A.V. Kharlanov1
1 Volgograd State Technical University (Volgograd, Russia)
Oscillating charged objects create variable fields in the space around them. One of these objects is a spherical thin film. Such films can be either created artificially or have a natural origin. Spherical double phospholipid layer is the basis of most living cells. On the outside and inside of a living cell there are ions of different signs. In the process of vital activity, the cell membrane performs acoustic oscillations, therefore, the charges at the membrane surface also oscillate. Accordingly, the cell emits an electromagnetic wave. This makes it possible to expand the scope of application towards the field of electronics, considering biological objects for information processing systems and new devices – bioelectronics.
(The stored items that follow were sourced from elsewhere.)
Background: an optimization exercise with open tools, aiming at small area. Do not read the settings as production practice. Only simulation tests tie the RTL to the original design; equivalence was not proved. Power figures rest on the tool's default switching activity, not on a simulated workload.

==> flow/design.v (excerpt) <==
module tlb #(
  parameter XLEN = 64,
  parameter TLB_ENTRIES = 8   
) (
  input  wire             clk,
  input  wire             reset_n,
  input  wire             lookup_valid,       
  input  wire [XLEN-1:0]  lookup_vaddr,       
  input  wire             lookup_is_store,    
  input  wire             lookup_is_fetch,    
  output wire             lookup_hit,         
  output wire [XLEN-1:0]  lookup_paddr,       
  output wire             lookup_page_fault,  
  input  wire             update_valid,       
  input  wire [XLEN-1:0]  update_vpn,         
  input  wire [XLEN-1:0]  update_ppn,         
  input  wire [7:0]       update_pte,         
  input  wire [XLEN-1:0]  update_level,       
  input  wire [1:0]       privilege_mode,     
  input  wire             mstatus_sum,        
  input  wire             mstatus_mxr,        
  input  wire             translation_enabled,  
  input  wire             flush_all,          
  input  wire             flush_vaddr,        
  input  wire [XLEN-1:0]  flush_addr          
);
  localparam NE = 8;
  reg  [NE-1:0] tlb_valid;
  reg  [26:0]   tlb_vpn  [0:NE-1];
  reg  [51:0]   tlb_ppn  [0:NE-1];
  reg  [3:0]    tlb_kind [0:NE-1];   
  reg  [2:0]    tlb_replace_idx;
  wire upd_vpn_ok = ~|update_vpn[63:27];
  wire upd_lvl_hi0 = ~|update_level[63:2];
  wire upd_l1 = upd_lvl_hi0 & (update_level[1:0] == 2'd1);
  wire upd_l2 = upd_lvl_hi0 & (update_level[1:0] == 2'd2);
  wire pv = update_pte[0], pr = update_pte[1], pw = update_pte[2];
  wire px = update_pte[3], pu = update_pte[4];
  wire upd_bad = ~pv | (~pr & ~pw & ~px) | (pw & ~pr);
  wire [3:0] upd_perm = {pu & ~upd_bad, px & ~upd_bad, pw | upd_bad, pr & ~upd_bad};
  wire       upd_sup  = upd_l1 | upd_l2;
  wire [3:0] upd_kind = upd_sup ? {upd_l2, 3'b110} : upd_perm;
  ...
Size in the first run: about 2000 cells after synthesis, ~680 flip-flops, about 410 I/O pins, ~29000 um2 of cells after synthesis.
clock: 12.0 ns
lec_check: 0
cap_margin: 20
core_margin: 2
core_utilization: 70
slew_margin: 20
standard.sh (not shown) runs the stock make flow with config.mk's settings and CLKGATE_MAP_FILE= SYNTH_SCRIPT=/design/flow/synth_recipe.tcl, a recipe that flattens the netlist after the stock synthesis.
==> flow/flow/run.sh <==
#!/bin/bash
# Standard ORFS layout with two changes that only affect area:
#  - ports are buffered with the smallest buffer (sky130_fd_sc_hd__buf_1)
#  - CTS uses small leaf clock buffers in clusters of at most 9 flip-flops,
#    and inserts no dummy loads
# Each step's full log stays in orfs/logs/; make's own output goes to make.log.
set -euo pipefail
bash standard.sh \
  BUFFER_PORTS_ARGS="-buffer_cell sky130_fd_sc_hd__buf_1" \
  CTS_ARGS="-sink_clustering_enable -repair_clock_nets -dont_use_dummy_load -buf_list {sky130_fd_sc_hd__clkbuf_8} -root_buf sky130_fd_sc_hd__clkbuf_16 -tree_buf sky130_fd_sc_hd__clkbuf_8 -sink_clustering_size 14 -sink_clustering_max_diameter 80" \
  finish > make.log 2>&1
The starting point produced a clean layout.
Rerun with:
--- a/flow/flow/run.sh
+++ b/flow/flow/run.sh
@@ -1,9 +1,14 @@
 #!/bin/bash
-# Standard ORFS layout with two changes that only affect area:
+# Standard ORFS layout with these changes, which only affect area:
+#  - synthesis maps logic with an area-oriented ABC script (flow/synth.tcl
+#    wraps synth_recipe.tcl and swaps in flow/abc_area.script)
 #  - ports are buffered with the smallest buffer (sky130_fd_sc_hd__buf_1)
-#  - CTS uses small leaf clock buffers in clusters of at most 9 flip-flops,
-#    and inserts no dummy loads
+#  - CTS uses clkbuf_8 leaf clock buffers in clusters of at most 14
+#    flip-flops, and inserts no dummy loads
 # Each step's full log stays in orfs/logs/; make's own output goes to make.log.
 set -euo pipefail
+export FLOW_ABC_SCRIPT=$PWD/flow/abc_area.script
+export FLOW_SYNTH_TCL=$PWD/synth_recipe.tcl
 bash standard.sh \
+  SYNTH_SCRIPT=$PWD/flow/synth.tcl \
   BUFFER_PORTS_ARGS="-buffer_cell sky130_fd_sc_hd__buf_1" \
==> flow/flow/abc_area.script (new file) <==
&get -n
&st
&syn2
&dch -f
&nf -R 1000 -F 8 -A 4
&put
==> flow/flow/synth.tcl (new file) <==
# The standard synthesis (synth_recipe.tcl), with one change: the ABC
# mapping step uses an area-oriented script (flow/abc_area.script) in place
# of ORFS's abc_speed.script. Registers are mapped exactly as before.
proc abc {args} {
  set i [lsearch -exact $args -script]
  if { $i >= 0 } {
    lset args [expr { $i + 1 }] $::env(FLOW_ABC_SCRIPT)
  }
  puts "abc: using script $::env(FLOW_ABC_SCRIPT)"

  yosys abc {*}$args
}
source $::env(FLOW_SYNTH_TCL)
Result:
- first-iteration DRC count falls by 6.0%
- final cell count falls by 5.0%
- final area falls by 2.9%
- core utilization rises by 1.8 points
It is also useful from the point of view of the physical mechanisms of interaction of living objects. Any living organism is not a separate object – it is in constant contact with other organisms. This contact is carried out at all levels of the organization of living matter: from cells to whole organisms. Living matter is constantly exchanging information. It can be transmitted both directly, by contact of organisms, and at a distance. Therefore, the study of the generation of electromagnetic waves carrying information is of great interest. The paper considers the generation of fields by such a film. An analytical expression was found for the field created in space by a spherical film. It is shown how different types of acoustic oscillations of films affect the generated fields. The intensity of the electric field decreases rapidly with increasing distance. The higher the oscillation mode, the faster it decreases. In this case, the magnetic field takes on a very small value. Thus, since the radiation of the film depends on the oscillation parameters (type, frequency, amplitude, phase), and, consequently, on the state of the film and the environment, it can be concluded that this radiation can have informational meaning, that is, to determine the parameters of the media. Also, such films can be used to convert signals by exciting acoustic oscillations with an external signal and then registering the fields generated by the film. The results of the article can also be useful for medical purposes.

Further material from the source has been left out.